We had the good fortune to find and hire bright and enthusiastic student processors — nearly all of whom planned to become professional archivists.  We sometimes forgot, however, that they were not yet professional archivists and, though we provided a lot of training and feedback in certain areas, we placed less emphasis on others, perhaps assuming the importance of some tasks to be common knowledge.  We absolutely provided instruction on how to handle, house and label the physical collection, but in training (and in supervision) I think we inadvertently placed more importance on the quality of the finding aid.  That we employed MPLP, where less work is done physically, probably exacerbated this problem.

Though we were not able to gather data for all of these issues, anecdotally, I can say, the biggest offenders that detracted from the overall physical quality of the processed collections were: (1) failure to replace all of the damaged and/or brittle folders, (2) failure to re-record information provided on file labels with deteriorating adhesive, (3) inconsistency in folder labeling, (4) neglecting to record the collection name or number on folder labels, and (5) neglecting to record box and folder numbers on folder labels.

These issues not only made the collections look messy, but made them difficult to use.  Incomplete and inconsistent folder labels will certainly make research and reference (particularly returning files to their rightful place) difficult. And the failure to re-record information from failing adhesive labels risks losing some or all identifying information when those labels inevitably fall off and are lost.

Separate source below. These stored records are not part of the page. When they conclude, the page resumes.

==> src/sv/kpc_pkg.sv <==
`default_nettype none

package kpc_pkg;

    // Fixed sizes of the item fields.
    localparam int MAX_KEYS      = 8;
    localparam int KEY_INDEX_W   = 3;
    localparam int TIME_W        = 32;
    localparam int KEY_COUNT_W   = 4;
    localparam int CFG_INDEX_W   = 3;
    localparam int CFG_DATA_W    = 32;

    // Configuration register indexes.
    localparam logic [CFG_INDEX_W-1:0] REG_DEBOUNCE_TIME     = 3'd0;
    localparam logic [CFG_INDEX_W-1:0] REG_LONG_TIME         = 3'd1;
    localparam logic [CFG_INDEX_W-1:0] REG_VERY_LONG_TIME    = 3'd2;
    localparam logic [CFG_INDEX_W-1:0] REG_ACTIVE_LEVEL_MASK = 3'd3;
    localparam logic [CFG_INDEX_W-1:0] REG_KEY_COUNT         = 3'd4;

    // Reset values of the configuration registers.
    localparam logic [TIME_W-1:0]      DEBOUNCE_TIME_RST  = 32'd20;
    localparam logic [TIME_W-1:0]      LONG_TIME_RST      = 32'd1000;
    localparam logic [TIME_W-1:0]      VERY_LONG_TIME_RST = 32'd5000;
    localparam logic [MAX_KEYS-1:0]    ACTIVE_LEVEL_RST   = 8'd0;
    localparam logic [KEY_COUNT_W-1:0] KEY_COUNT_RST      = 4'd8;

    typedef enum logic [2:0] {
        PH_RELEASED  = 3'd0,
        PH_CONFIRM   = 3'd1,
        PH_CONFIRMED = 3'd2,
        PH_LONG      = 3'd3,
        PH_VERY_LONG = 3'd4
    } key_phase_t;

    typedef enum logic [1:0] {
        KIND_SHORT     = 2'd0,
        KIND_LONG      = 2'd1,
        KIND_VERY_LONG = 2'd2
    } press_kind_t;

    typedef struct packed {
        logic [TIME_W-1:0]      debounce_time;
        logic [TIME_W-1:0]      long_time;
        logic [TIME_W-1:0]      very_long_time;
        logic [MAX_KEYS-1:0]    active_level_mask;
        logic [KEY_COUNT_W-1:0] key_count;
    } cfg_t;

    typedef struct packed {
        logic        valid;
        press_kind_t kind;
    } lane_ev_t;

endpackage

`default_nettype wire

==> src/sv/kpc_key_lane.sv <==
`default_nettype none

// Debounce and press-length state machine of one key.
module kpc_key_lane (
    input  wire logic                        clk,
    input  wire logic                        rst_n,
    input  wire logic                        active,
    input  wire logic                        step,
    input  wire logic                        pressed,
    input  wire logic [kpc_pkg::TIME_W-1:0]  now_time,
    input  wire kpc_pkg::cfg_t               cfg,
    output kpc_pkg::lane_ev_t                lane_ev
);

    kpc_pkg::key_phase_t             phase_reg;
    kpc_pkg::key_phase_t             phase_next;
    logic [kpc_pkg::TIME_W-1:0]      start_reg;
    logic [kpc_pkg::TIME_W-1:0]      start_next;
    logic [kpc_pkg::TIME_W-1:0]      elapsed;
    kpc_pkg::lane_ev_t               ev_raw;

    // Elapsed time wraps modulo 2^32 like the timestamp.
    assign elapsed = now_time - start_reg;

    always_comb
    begin
        phase_next = phase_reg;
        start_next = start_reg;
        case (phase_reg)
            kpc_pkg::PH_RELEASED:
            begin
                if (pressed)
                begin
                    phase_next = kpc_pkg::PH_CONFIRM;
                    start_next = now_time;
                end
            end
            kpc_pkg::PH_CONFIRM:
            begin
                if (!pressed)
                    phase_next = kpc_pkg::PH_RELEASED;
                else if (elapsed >= cfg.debounce_time)
                    phase_next = kpc_pkg::PH_CONFIRMED;
            end
            kpc_pkg::PH_CONFIRMED:
            begin
                if (!pressed)
                    phase_next = kpc_pkg::PH_RELEASED;
                else if (elapsed >= cfg.long_time)
                    phase_next = kpc_pkg::PH_LONG;
            end
            kpc_pkg::PH_LONG:
            begin
                if (!pressed)
                    phase_next = kpc_pkg::PH_RELEASED;
                else if (elapsed >= cfg.very_long_time)
                    phase_next = kpc_pkg::PH_VERY_LONG;
            end
            kpc_pkg::PH_VERY_LONG:
            begin
                if (!pressed)
                    phase_next = kpc_pkg::PH_RELEASED;
            end
            default:
            begin
                phase_next = kpc_pkg::PH_RELEASED;
                start_next = now_time;
            end
        endcase
    end

    always_comb
    begin
        ev_raw.valid = 1'b0;
        ev_raw.kind  = kpc_pkg::KIND_SHORT;
        case (phase_reg)
            kpc_pkg::PH_CONFIRMED:
            begin
                if (!pressed)
                begin
                    ev_raw.valid = 1'b1;
                    ev_raw.kind  = kpc_pkg::KIND_SHORT;
                end
                else if (elapsed >= cfg.long_time)
                begin
                    ev_raw.valid = 1'b1;
                    ev_raw.kind  = kpc_pkg::KIND_LONG;
                end
            end
            kpc_pkg::PH_LONG:
            begin
                if (pressed && (elapsed >= cfg.very_long_time))
                begin
                    ev_raw.valid = 1'b1;
                    ev_raw.kind  = kpc_pkg::KIND_VERY_LONG;
                end
            end
            default:
            begin
                ev_raw.valid = 1'b0;
            end
        endcase
    end

    assign lane_ev.valid = ev_raw.valid & active;
    assign lane_ev.kind  = ev_raw.kind;

    always_ff @(posedge clk or negedge rst_n)
    begin
        if (!rst_n)
        begin
            phase_reg <= kpc_pkg::PH_RELEASED;
            start_reg <= '0;
        end
        else if (step && active)
        begin
            phase_reg <= phase_next;
            start_reg <= start_next;
        end
    end

endmodule

`default_nettype wire

==> src/sv/kpc_event_queue.sv <==
`default_nettype none

// Holds the events of one scan tick and hands them out lowest key first.
module kpc_event_queue (
    input  wire logic                                 clk,
    input  wire logic                                 rst_n,
    input  wire logic                                 load,
    input  wire logic [kpc_pkg::MAX_KEYS-1:0]         load_mask,
    input  wire kpc_pkg::press_kind_t [kpc_pkg::MAX_KEYS-1:0] load_kind,
    output logic                                      can_load,
    output logic                                      out_valid,
    input  wire logic                                 out_ready,
    output logic [kpc_pkg::KEY_INDEX_W-1:0]           key_index,
    output logic [1:0]                                press_kind,
    output logic                                      last_event
);

    logic [kpc_pkg::MAX_KEYS-1:0]                 mask_reg;
    logic [kpc_pkg::MAX_KEYS-1:0]                 mask_next;
    logic [kpc_pkg::MAX_KEYS-1:0]                 mask_rest;
    kpc_pkg::press_kind_t [kpc_pkg::MAX_KEYS-1:0] kind_reg;
    logic [kpc_pkg::KEY_INDEX_W-1:0]              low_idx;
    logic                                         take;

    // Lowest pending key.
    always_comb
    begin
        low_idx = '0;
        for (int i = kpc_pkg::MAX_KEYS - 1; i >= 0; i--)
        begin
            if (mask_reg[i])
                low_idx = kpc_pkg::KEY_INDEX_W'(i);
        end
    end

    assign mask_rest  = mask_reg & (mask_reg - kpc_pkg::MAX_KEYS'(1));
    assign out_valid  = |mask_reg;
    assign key_index  = low_idx;
    assign press_kind = kind_reg[low_idx];
    assign last_event = (mask_rest == '0);
    assign take       = out_valid && out_ready;
    assign can_load   = !out_valid || (take && last_event);

    always_comb
    begin
        if (load)
            mask_next = load_mask;
        else if (take)
            mask_next = mask_rest;
        else
            mask_next = mask_reg;
    end

    always_ff @(posedge clk or negedge rst_n)
    begin
        if (!rst_n)
            mask_reg <= '0;
        else
            mask_reg <= mask_next;
    end

    always_ff @(posedge clk)
    begin
        if (load)
            kind_reg <= load_kind;
    end

endmodule

`default_nettype wire

==> src/sv/key_press_classifier_top.sv <==
// Key press classifier: debounces up to eight buttons and reports short,
// long and very long presses.
// Input channel: in_valid/in_ready carry one scan tick per item, with the raw
// key levels and a wrapping millisecond timestamp. Output channel:
// out_valid/out_ready carry one event per item (key, kind, last-of-tick mark).
// The configuration port (cfg_write, cfg_index, cfg_data) writes a register
// and must only be used while the block is idle.
// A tick passes the input register, then its events are loaded into the
// event queue, which offers them. A tick causing n events occupies the
// queue until all n are taken; the queue drains one event a cycle while
// out_ready is high, at most eight events per tick. The next tick is taken
// into the input register while events of the previous one still wait;
// its keys update once the queue can take its events, or at once if none.
// Reset puts every key in the released state with a zero press start and
// loads the documented default thresholds. When the receiver stalls, the
// current event is held, the queue fills, and in_ready drops once the input
// register holds a tick whose events cannot be queued yet.
`default_nettype none

module key_press_classifier_top #(
    parameter int NUM_KEYS = 8
) (
    input  wire logic                              clk,
    input  wire logic                              rst_n,
    input  wire logic                              in_valid,
    output logic                                   in_ready,
    input  wire logic [kpc_pkg::MAX_KEYS-1:0]      key_levels,
    input  wire logic [kpc_pkg::TIME_W-1:0]        now_time,
    output logic                                   out_valid,
    input  wire logic                              out_ready,
    output logic [kpc_pkg::KEY_INDEX_W-1:0]        key_index,
    output logic [1:0]                             press_kind,
    output logic                                   last_event,
    input  wire logic                              cfg_write,
    input  wire logic [kpc_pkg::CFG_INDEX_W-1:0]   cfg_index,
    input  wire logic [kpc_pkg::CFG_DATA_W-1:0]    cfg_data
);

    // Only the first eight keys can ever be scanned, whatever NUM_KEYS is.
    localparam int KEYS_USED = (NUM_KEYS < kpc_pkg::MAX_KEYS) ? NUM_KEYS
                                                              : kpc_pkg::MAX_KEYS;

    kpc_pkg::cfg_t                                cfg_reg;
    logic                                         in_valid_reg;
    logic [kpc_pkg::MAX_KEYS-1:0]                 levels_reg;
    logic [kpc_pkg::TIME_W-1:0]                   now_reg;
    logic                                         fire;
    logic                                         can_load;
    logic [kpc_pkg::MAX_KEYS-1:0]                 ev_mask;
    kpc_pkg::press_kind_t [kpc_pkg::MAX_KEYS-1:0] ev_kind;

    // Configuration registers; writes beyond the register list are dropped.
    always_ff @(posedge clk or negedge rst_n)
    begin
        if (!rst_n)
        begin
            cfg_reg.debounce_time     <= kpc_pkg::DEBOUNCE_TIME_RST;
            cfg_reg.long_time         <= kpc_pkg::LONG_TIME_RST;
            cfg_reg.very_long_time    <= kpc_pkg::VERY_LONG_TIME_RST;
            cfg_reg.active_level_mask <= kpc_pkg::ACTIVE_LEVEL_RST;
            cfg_reg.key_count         <= kpc_pkg::KEY_COUNT_RST;
        end
        else if (cfg_write)
        begin
            case (cfg_index)
                kpc_pkg::REG_DEBOUNCE_TIME:
                    cfg_reg.debounce_time <= cfg_data;
                kpc_pkg::REG_LONG_TIME:
                    cfg_reg.long_time <= cfg_data;
                kpc_pkg::REG_VERY_LONG_TIME:
                    cfg_reg.very_long_time <= cfg_data;
                kpc_pkg::REG_ACTIVE_LEVEL_MASK:
                    cfg_reg.active_level_mask <= cfg_data[kpc_pkg::MAX_KEYS-1:0];
                kpc_pkg::REG_KEY_COUNT:
                    cfg_reg.key_count <= cfg_data[kpc_pkg::KEY_COUNT_W-1:0];
                default:
                    ;
            endcase
        end
    end

    // A tick in the input register is processed when its events, if any,
    // can go into the event queue.
    assign fire     = in_valid_reg && ((ev_mask == '0) || can_load);
    assign in_ready = !in_valid_reg || fire;

    always_ff @(posedge clk or negedge rst_n)
    begin
        if (!rst_n)
            in_valid_reg <= 1'b0;
        else if (in_ready)
            in_valid_reg <= in_valid;
    end

    always_ff @(posedge clk)
    begin
        if (in_valid && in_ready)
        begin
            levels_reg <= key_levels;
            now_reg    <= now_time;
        end
    end

    // One state machine per used key; the active ones all step on the same tick.
    for (genvar g = 0; g < kpc_pkg::MAX_KEYS; g++)
    begin : g_key
        if (g < KEYS_USED)
        begin : g_lane
            kpc_pkg::lane_ev_t lane_ev;
            logic              active;

            assign active = (kpc_pkg::KEY_COUNT_W'(g) < cfg_reg.key_count);

            kpc_key_lane u_lane (
                .clk      (clk),
                .rst_n    (rst_n),
                .active   (active),
                .step     (fire),
                .pressed  (~(levels_reg[g] ^ cfg_reg.active_level_mask[g])),
                .now_time (now_reg),
                .cfg      (cfg_reg),
                .lane_ev  (lane_ev)
            );

            assign ev_mask[g] = lane_ev.valid;
            assign ev_kind[g] = lane_ev.kind;
        end
        else
        begin : g_unused
            assign ev_mask[g] = 1'b0;
            assign ev_kind[g] = kpc_pkg::KIND_SHORT;
        end
    end

    kpc_event_queue u_queue (
        .clk        (clk),
        .rst_n      (rst_n),
        .load       (fire && (ev_mask != '0)),
        .load_mask  (ev_mask),
        .load_kind  (ev_kind),
        .can_load   (can_load),
        .out_valid  (out_valid),
        .out_ready  (out_ready),
        .key_index  (key_index),
        .press_kind (press_kind),
        .last_event (last_event)
    );

endmodule

`default_nettype wire
==> config.mk <==
export PLATFORM = sky130hd
export DESIGN_NAME = key_press_classifier_top
export DESIGN_NICKNAME = d
export VERILOG_FILES = /design/src/sv/kpc_pkg.sv /design/src/sv/kpc_key_lane.sv /design/src/sv/kpc_event_queue.sv /design/src/sv/key_press_classifier_top.sv
export SDC_FILE = /design/constraint.sdc
export NUM_CORES = 2
export LEC_CHECK = 0
export ABC_AREA = 1
export BUFFER_PORTS_ARGS = -buffer_cell sky130_fd_sc_hd__buf_2
export CAP_MARGIN = 20
export CORE_MARGIN = 2
export CORE_UTILIZATION = 31
export DETAILED_ROUTE_END_ITERATION = 8
export GPL_TIMING_DRIVEN = 1
export PLACE_DENSITY_LB_ADDON = 0.2
export SYNTH_ARGS = -nofsm -noshare
export SYNTH_HDL_FRONTEND = slang
export SYNTH_SLANG_ARGS = --single-unit
export TNS_END_PERCENT = 20
==> constraint.sdc <==
create_clock -name clk -period 7.49 [get_ports clk]
set_input_delay 0 -clock clk [delete_from_list [all_inputs] [get_ports clk]]
set_output_delay 0 -clock clk [all_outputs]
set_load 0.01 [all_outputs]
==> qor.yml <==
finish:
  largest_reg_flops: 256
  nFillCells: 16700
  mostFrequentLayoutCells: "1696 x nand2_1, 1016 x ha_1, 764 x inv_1"
  area_growth_pct: 14.6
  final_layout_size_suffix_gt1_share_pct: 5.67
  final_common_cell: "nand2_1"
  instances_no_fill: 9043
  nets: 8034
grt:
  grt_pass1_vias: 46800
  grt_usage_pct: 25.2
  grt_max_degree: 130
  antenna_found_initial: 4
  grt_pass1_wl_um: 304000
  grt-ovfl-total: 0
logic_synthesis:
  yosysSeqAreaShare_pct: 23.7
  syn-mean-instance-area_um2: 7.34
  postSynthCellCount: 6681
  synth_nets: 7785
  synth-seq-cells: 453
  syn_area_um2: 49100
  synth_area_leaders: "ha_1 26%, dfrtp_1 20%, nand2_1 13%"
  ys_warn_count: 0
  yosysTopAreaCell: "ha_1"
  synth_cell_type_count: 56
  ys.flop_type: "dfrtp_1"
  async_reset_ff_share_pct: 87.6
  synth_top_area_share_pct: 25.9
  synth_edf_count: 56
routing:
  avgRoutedWirePerCell_um: 23.1
  dr.first_iter.drc_count: 4334
  drcViolationCount: 0
  viasPerCell: 5.37
  first_pass_iters: 6
  met1_length_um: 96100
  routed.top_layer: "met5"
  detail_route.wirelength_um: 209000
  met3_length_um: 13000
  antenna_left: 0
  wl_met2_um: 93600
  dr_total_vias: 48600
clock_tree:
  cts_tree: "yes"
  path_clk_slew_ps: 60
  cts_inserted_buffers: 61
  clk_path_buf_depth: 3
  clock_latency_ps: 750
  htreeDepth: 2
  clkSinkCount: 453
  root_buffer: "clkbuf_16"
floorplanning:
  core_um2: 157000
  die_h_um: 402
  start_util_pct: 31.3
  rows: 145
  dieArea_um2: 161000
  die_w_um: 402
  pin_count: 88
worst_setup_path:
  cpMostUsedCell: "nand2_1"
  required_ps: 8110
  slowest_stage: "nor4_1"
  cp.arrival_ps: 7990
  crit_type: "reg -> reg"
  cp-end-kind: "register"
  worst_path_largest_cell_delay_ps: 720
  path_max_fanout: 9
  crit_path_start_kind: "register"
sta:
  setup_viol: 0
  setup_tns_ps: 0
  rsz0062_at_grt: "false"
  finClkSkew_ps: 71.2
  fmax_mhz: 136
  finalCritPeriodShare_pct: 98.3
  final_hold_viol_count: 0
  drv_slew: 0
  relSlewSlack_pct: 23.2
  worstMarginPinSlew_ps: 1140
  period_minus_slack_ps: 7370
worst_hold_path:
  hp-class: "in -> reg"
flow_run:
  drv_cap: 0
run_status:
  outcome: "completed"
placement:
  gp_congestion: 0.973
  dpl.cell_count: 8793
  numPortBuffers: 87
  dp_hpwl_um: 167000
[stage by stage]
step	hold slack, ps	utilization (%)	cell area (um2)	setup slack [ps]
final	37.7	35.9	56200	124
after global routing	30.3	35.9	56200	3.18
after CTS	3.37	35.7	55900	145
after detailed placement	101	33.5	52600	541
after global placement	103	33.5	52500	517
after floorplan	-296	-	49100	2090
[cell type report]
type,instances,area [um2],share of cell area [%]
clock buffer,84,1730,3.08
multi-input combinational,5293,33800,60.1
antenna,2,5.00,0.00890
clock inverter,32,495,0.881
tap,2058,2570,4.58
sequential,453,11600,20.7
timing repair buffer,349,3060,5.45
inverter,772,2900,5.16
[metal layers]
| metal | GRT usage, % | vias up |
|---|---|---|
| met5 | 0 | - |
| met4 | 7.51 | 2 |
| met3 | 2.58 | 275 |
| met2 | 40.8 | 1540 |
| met1 | 35.2 | 23400 |
| li1 | - | 23400 |
[what timing repair did]
| item | 4_1_cts | 5_1_grt |
|---|---|---|
| endpoints found under the hold margin | 289 | 8 |
| hold buffers | 112 | 2 |
| gates resized for setup | 0 | 20 |
| buffers inserted | 0 | 17 |
| setup endpoints to repair | 0 | 1 |
[cell families (layout without fill, tap and decap cells)]
family / count (synthesis) / after routing / synth area share, %
simple gates: 2779 / 2779 / 24.2
flops: 453 / 453 / 23.7
fa+ha+maj: 1024 / 1024 / 26.2
other cells: 0 / 2 / 0
compound gates: 1235 / 1235 / 13.7
xor+xnor: 255 / 255 / 4.57
buf+inv: 935 / 1237 / 7.62
[critical path: cells and delay by family (launching register included)]
kind / cells / cell delay (ps)
adder cells (fa/ha/maj): 2 / 630
XOR/XNOR: 1 / 380
AND/OR/NAND/NOR: 21 / 3910
AO/OA/AOI/OAI: 2 / 310
flip-flops: 1 / 620
buffers and inverters: 3 / 1430
[synthesized netlist by cell type, types with 5 or more instances]
cell,instances
edfxtp_1,56
and3_1,7
nor4_1,30
xor2_1,180
nand4_1,376
nand2_1,1698
a21oi_1,660
xnor2_1,74
nor3_1,78
inv_2,5
clkbuf_1,64
ha_1,1016
fa_1,8
o221ai_1,14
a211oi_1,15
buf_6,13
dfstp_2,14
o21a_1,43
o211ai_1,30
nand3_1,162
buf_1,14
a21o_1,17
a21boi_0,11
dfrtp_1,383
nor2_1,409
o21bai_1,25
o21ai_1,15
inv_1,766
a31oi_1,30
buf_2,26
o31ai_1,6
o21ai_0,341
clkbuf_2,29
o2111ai_1,8
buf_4,17
o22ai_1,8
[final timing paths]
| kind | to | cells past startpoint | from | slack [ps] |
|---|---|---|---|---|
| worst min-delay path | now_reg[17]$_DFFE_PP_ | 2 | now_time[17] | 40 |
| worst max-delay path | in_valid_reg$_DFFE_PN0P_ | 29 | now_reg[19]$_DFFE_PP_ | 120 |
| max in group asynchronous | g_key[6].g_lane.u_lane.start_reg[1]$_DFFE_PN0P_ | 4 | rst_n | 6040 |
| min in group asynchronous | cfg_reg[3]$_DFFE_PN1P_ | 3 | rst_n | 450 |
| worst min register to register | g_key[1].g_lane.u_lane.start_reg[30]$_DFFE_PN0P_ | 2 | g_key[1].g_lane.u_lane.start_reg[30]$_DFFE_PN0P_ | 480 |
| worst max register to register | in_valid_reg$_DFFE_PN0P_ | 29 | now_reg[19]$_DFFE_PP_ | 120 |
Power is left out: the tool's default activity adds up to more than one toggle a clock period on the data nets, which glitch-free logic cannot reach.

If we had the chance to do it again, we would definitely add to our training and change how we supervised the students. At the very least, we would incorporate reference exercises into boot camp to place greater emphasis on how the condition of the physical collection impacts research and reference. Though in our case, this was hard to avoid, I think there would be less remote supervision. While we pored over finding aids, making endless edits (four rounds of editing!), we should have made more time to review the actual collection together with the processors.  We had lots of conversations along the way about how to approach arrangement, but little time was made to discuss the mechanics of processing. Doing so would also have provided the opportunity for processors to fix their own mistakes (rather than Holly and I doing it for them, after they’ve moved on), which, in my opinion, is one of the best ways to learn.

We are revamping our training and processing materials to reflect what we learned over the last few months, so be on the lookout for a tweet or blog post announcing when they are ready.